He urged them to use less force against the protesters but then appeared to contradict himself by saying rather mysteriously: "What is exacting penance? It is killing, it is execution, but God described it as life because it is a deterrence to others so we can maintain security."
This was interpreted by some as a green light for a more brutal approach. The next day, thousands marched in downtown Khartoum, three people were shot in the head and one doctor was shot in his thigh by snipers, activists say.
For its part, the government has accused some people from the western region of Darfur as being behind the protests and carrying out acts of sabotage and vandalism.
A group of young Darfuris students of non-Arab descent were arrested and it was alleged they were being trained by the Israeli secret service to sabotage the state. Their friends have denied this and have accused the government of using them as scapegoats.
In solidarity with students, the protesters have added a new chant during their demonstrations, shouting, "You arrogant racists, we are all Darfuris."
President Bashir has promised a pay rise for civil servants in an effort to ease the problems, but this is unlikely to tackle the underlying causes.
On Wednesday, he held up Syria as a warning while addressing a crowd of his supporters in Khartoum, saying instability could make them refugees.

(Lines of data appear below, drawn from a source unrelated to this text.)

<file path="src/swpt_pkg.sv">
`timescale 1ns / 1ps
// ----------------------------------------------------------------------------
// swpt_pkg
// Shared types and constants of the sliding window percentile tracker.
// ----------------------------------------------------------------------------
package swpt_pkg;

    localparam int P_WINDOW = 120;
    localparam int P_DW     = 32;
    localparam int P_LANES  = 3;

    // ceil(x / 100) = floor((x + 99) / 100); floor(y / 100) = (y * P_RECIP) >> P_SHIFT,
    // exact for y below about 199000 (covers WINDOW up to 1024)
    localparam int P_RND    = 99;
    localparam int P_RECIP  = 167773;
    localparam int P_RCP_W  = 18;
    localparam int P_SHIFT  = 24;

    localparam int P_PCT [P_LANES] = '{50, 90, 99};

    typedef enum logic [2:0] {
        S_IDLE,
        S_MUL1,
        S_MUL2,
        S_RANK,
        S_SCAN,
        S_BIT,
        S_OUT
    } t_state;

    typedef struct packed {
        logic write;
        logic mul1;
        logic mul2;
        logic rank;
        logic scan;
        logic bit_dec;
        logic out_load;
    } t_cmd;

    typedef struct packed {
        logic scan_done;
        logic bit_last;
        logic out_busy;
    } t_sts;

    typedef struct packed {
        logic [P_DW-1:0] frames_seen;
        logic [P_DW-1:0] pct50;
        logic [P_DW-1:0] pct90;
        logic [P_DW-1:0] pct99;
        logic [P_DW-1:0] window_max;
    } t_result;

endpackage

</file>
<file path="src/swpt_ctrl.sv">
`timescale 1ns / 1ps
// ----------------------------------------------------------------------------
// swpt_ctrl
// Sequencer: write, rank setup, 32 radix passes over the window, output.
// ----------------------------------------------------------------------------
module swpt_ctrl import swpt_pkg::*; (
    input  logic i_clk,
    input  logic i_rst_n,
    input  logic i_in_valid,
    output logic o_in_ready,
    input  t_sts i_sts,
    output t_cmd o_cmd
);

    t_state r_state, n_state;

    always_ff @(posedge i_clk) begin
        if (!i_rst_n) begin
            r_state <= S_IDLE;
        end else begin
            r_state <= n_state;
        end
    end

    always_comb begin
        n_state    = r_state;
        o_cmd      = '0;
        o_in_ready = 1'b0;
        case (r_state)
            S_IDLE: begin
                o_in_ready = 1'b1;
                if (i_in_valid) begin
                    o_cmd.write = 1'b1;
                    n_state     = S_MUL1;
                end
            end
            S_MUL1: begin
                o_cmd.mul1 = 1'b1;
                n_state    = S_MUL2;
            end
            S_MUL2: begin
                o_cmd.mul2 = 1'b1;
                n_state    = S_RANK;
            end
            S_RANK: begin
                o_cmd.rank = 1'b1;
                n_state    = S_SCAN;
            end
            S_SCAN: begin
                o_cmd.scan = 1'b1;
                if (i_sts.scan_done) begin
                    n_state = S_BIT;
                end
            end
            S_BIT: begin
                o_cmd.bit_dec = 1'b1;
                n_state       = i_sts.bit_last ? S_OUT : S_SCAN;
            end
            S_OUT: begin
                if (!i_sts.out_busy) begin
                    o_cmd.out_load = 1'b1;
                    n_state        = S_IDLE;
                end
            end
            default: begin
                n_state = S_IDLE;
            end
        endcase
    end

endmodule

</file>
<file path="config.mk">
export PLATFORM = sky130hd
export DESIGN_NAME = swpt_ctrl
export DESIGN_NICKNAME = d
export VERILOG_FILES = /design/src/swpt_pkg.sv /design/src/swpt_ctrl.sv
export SDC_FILE = /design/constraint.sdc
export NUM_CORES = 1
export LEC_CHECK = 0
export CORE_AREA = 2 2 39 41
export CTS_CLUSTER_SIZE = 24
export DETAILED_ROUTE_END_ITERATION = 10
export DIE_AREA = 0 0 41 43
export DONT_BUFFER_PORTS = 1
export PLACE_DENSITY_LB_ADDON = 0.25
export SKIP_CTS_REPAIR_TIMING = 1
export SLEW_MARGIN = 5
export SYNTH_ARGS = -nofsm -noshare
export SYNTH_HDL_FRONTEND = slang
export SYNTH_SLANG_ARGS = --single-unit
export TNS_END_PERCENT = 100
</file>
<file path="constraint.sdc">
create_clock -name i_clk -period 1.2 [get_ports i_clk]
set_input_delay 0.12 -clock i_clk [delete_from_list [all_inputs] [get_ports i_clk]]
set_output_delay 0.12 -clock i_clk [all_outputs]
set_load 0.05 [all_outputs]
</file>
==> results.json <==
{
  "final_cell_mix": "buf_12 (6), buf_4 (6)",
  "final_cells": 64,
  "grt_max_degree": 13,
  "crit_buf_inv": 1,
  "tightest_slew_ns": 0.251,
  "top_register": "r_state",
  "final_antenna_net_count": 0,
  "synthTopCellsByArea": "dfxtp_1 (23%), o31ai_4 (8.1%), a21oi_1 (5.7%)",
  "post-route-period-util_pct": 108,
  "syn-num-nets": 36,
  "io_buffers": 0,
  "yosysWarnings": 0,
  "clock_latency_ns": 0.23,
  "antenna_found_initial": 0,
  "crit_path_end_kind": "output port",
  "die_width_um": 41,
  "initialDrtViolationCount": 3,
  "synth_top_area_cell": "dfxtp_1",
  "drc_errors": 0,
  "grt_use_total_pct": 10.0,
  "clock_sinks": 3,
  "final.setup_skew_ns": 0.00561,
  "leakage_nw": 0.230,
  "pre_cts_ws_ns": 0.0434,
  "post_dp_cell_area_um2": 483,
  "fin_area_um2": 594,
  "drt-met1-wl_um": 330,
  "outcome": "complete, but fails checks",
  "nFillCells": 144,
  "vias": 291,
  "synth-seq-cells": 3,
  "dieArea_um2": 1760,
  "htree_levels": 1,
  "fin_crit_ns": 1.30,
  "final_core_util_pct": 42.9,
  "syn_inst": 30,
  "drt_wl_total_um": 790,
  "worstPathRequired_ns": 1.08,
  "crit_arrival_ns": 1.18,
  "crit_family": "simple AND/OR/NAND/NOR gates",
  "vdd_drop_max_uv": 478,
  "r2r-start": "r_state[2]",
  "rsz0062_at_grt": "true",
  "largest_register_ffs": 3,
  "regArea_um2": 71.3,
  "clock_path_buffers": 2,
  "clk_pin_slew_worst_paths_ns": 0.03,
  "worstSetupPathType": "flop to output port",
  "synth_top_cell_area_share_pct": 22.9,
  "core-area_um2": 1380,
  "setup_viol": 6,
  "critPathLaunchType": "flop",
  "cts_tree": "done",
  "met2_length_um": 397,
  "io-pin-count": 14,
  "via_per_inst": 4.55,
  "synth.distinct_cells": 22,
  "slew_headroom_pct": 83.2,
  "fin_nets": 55,
  "largest_registers": "r_state: 3 flops",
  "numCtsBuffers": 3,
  "numPlacedInstances": 55,
  "grt_pass1_wl_um": 1190,
  "dieHeight_um": 43,
  "maxUsedRoutingLayer": "met3",
  "synth_area_um2": 263,
  "crit_start": "r_state[2]",
  "max_freq_ghz": 0.771,
  "fp-row-count": 14,
  "syn_to_final_growth_pct": 126,
  "ys_seq_area_share_pct": 22.9,
  "cap_violations": 0,
  "cp_max_fo": 6,
  "cts_root_buf": "clkbuf_4",
  "place_congestion": 0.703,
  "crit_path_cell_trace": "buf_12 > nor3_4 > and2_4",
  "num_antenna_cells": 0,
  "hpwl_um": 555,
  "hp-start": "i_rst_n",
  "violations": "setup timing",
  "slowest_delay_ns": 0.36,
  "min_path_type": "input pin to flop",
  "grt_pass1_vias": 265,
  "synth.avg_cell_area_um2": 8.76,
  "initial_utilization_pct": 19.0,
  "wl_met3_um": 62,
  "powerDensity_nw_per_um2": 1280,
  "wl_per_cell_um": 12.3,
  "drv_slew": 0,
  "setup_slack_ns": -0.0962,
  "finalHoldViolCount": 0,
  "first_pass_iters": 4,
  "cp_slowest_cell": "dfxtp_4",
  "drive_gt1_share_pct": 68.8,
  "multiInputGateArea_um2": 225,
  "grt_overflow": 0
}
## layout make-up
cell class	count	area share, %
inverters	3	2.32
multi-input cells	21	37.9
well taps	16	3.37
clock buffers	4	4.42
repair buffers	17	40.0
flip-flops and latches	3	12.0
## cell families after synthesis
kind of cell | Yosys count | share of synthesized area (%)
and+or+nand+nor | 11 | 33.3
DFF | 3 | 22.9
muxes | 1 | 5.71
AOI/OAI and AO/OA | 9 | 27.1
buffers and inverters | 6 | 11.0
## report_power, final
| group | leakage [nW] | internal (mW) | switching, mW |
|---|---|---|---|
| Clock | 0.0150 | 0.125 | 0.0516 |
| Sequential | 0.0267 | 0.117 | 0.0339 |
| Combinational | 0.188 | 0.208 | 0.225 |
## metal layers
layer	vias up	GRT usage, %
met3	0	5.76
li1	144	-
met1	138	12.2
met2	9	14.1
met4	0	4.00
met5	-	0
## metrics by stage
stage	hold slack, ns	total power [mW]	TNS, ns
after floorplan	0.246	0.417	-0.479
after global placement	0.254	0.516	0
after detailed placement	0.258	0.522	0
after CTS	0.00910	0.708	-1.17
after global routing	0.0436	0.807	-0.683
final	0.0375	0.761	-0.296
## Yosys cell counts (all sizes together)
cell type,n
nand3b,1
mux2,1
and2,1
nor2b,1
nor3,2
a211oi,1
o21ai,3
nor3b,3
a21oi,3
nor4b,1
dfxtp,3
and3,1
inv,3
buf,3
a22oi,1
o31ai,1
nand2,1
## worst paths after layout
| path | cells after the start | endpoint | slack (ns) |
|---|---|---|---|
| setup / recovery | 3 | o_cmd[6] | -0.1 |
| hold / removal | 1 | r_state[2] | 0.04 |
| setup reg to reg | 3 | r_state[0] | 0.12 |
| hold reg to reg | 2 | r_state[1] | 0.64 |
Power figures use the tool's default switching activity.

But the country has been struggling economically for several years, and the problems were exacerbated with the secession in 2011 of South Sudan, which had three quarters of the country's oil production.
'Snipers, we can see you'
It has also been isolated internationally and even though some US sanctions, imposed for alleged links to terrorism and human rights abuses, were lifted in 2017, things have not improved.

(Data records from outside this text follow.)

--- src/sv/lkvc_pkg.sv ---
// Shared types and constants of the LRU key to handle cache.
package lkvc_pkg;

  localparam int REQ_BITS = 2;
  localparam int CFG_BITS = 5;
  localparam logic [CFG_BITS-1:0] MAX_ENTRIES_RST = 5'd16;

  typedef enum logic [REQ_BITS-1:0] {
    REQ_GET   = 2'd0,
    REQ_PUT   = 2'd1,
    REQ_CLEAR = 2'd2
  } req_e;

  typedef enum logic [1:0] {
    CELL_HOLD,
    CELL_PROMOTE,
    CELL_INSERT,
    CELL_CLEAR
  } cell_op_e;

  typedef struct packed {
    cell_op_e op;
    logic     use_victim;
    logic     wr_key;
    logic     wr_handle;
  } cell_cmd_t;

endpackage

--- src/sv/lkvc_req_if.sv ---
// Request channel of the LRU key to handle cache.
interface lkvc_req_if #(
  parameter int KEY_BITS    = 48,
  parameter int HANDLE_BITS = 32
);
  logic                          valid;
  logic                          ready;
  logic [lkvc_pkg::REQ_BITS-1:0] req_type;
  logic [KEY_BITS-1:0]           lookup_key;
  logic [HANDLE_BITS-1:0]        data_handle;

  modport source (output valid, req_type, lookup_key, data_handle, input ready);
  modport sink (input valid, req_type, lookup_key, data_handle, output ready);
endinterface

Attempts by the president to find new allies, through visiting the embattled Syrian president and sending troops to support Saudi Arabia, do not appear to have paid off.
Meanwhile, despite the queues for bread and cash continuing, the atmosphere in Khartoum has changed since the beginning of the demonstrations.
There is a sense of fear. Some women say they have stopped going out because they do not want their children to leave the house and join the protests as happened during anti-government demonstrations five years ago.
But there is also courage. People can be heard shouting at the armed officers looking down on them from the roofs of buildings: "Snipers, we can see you!"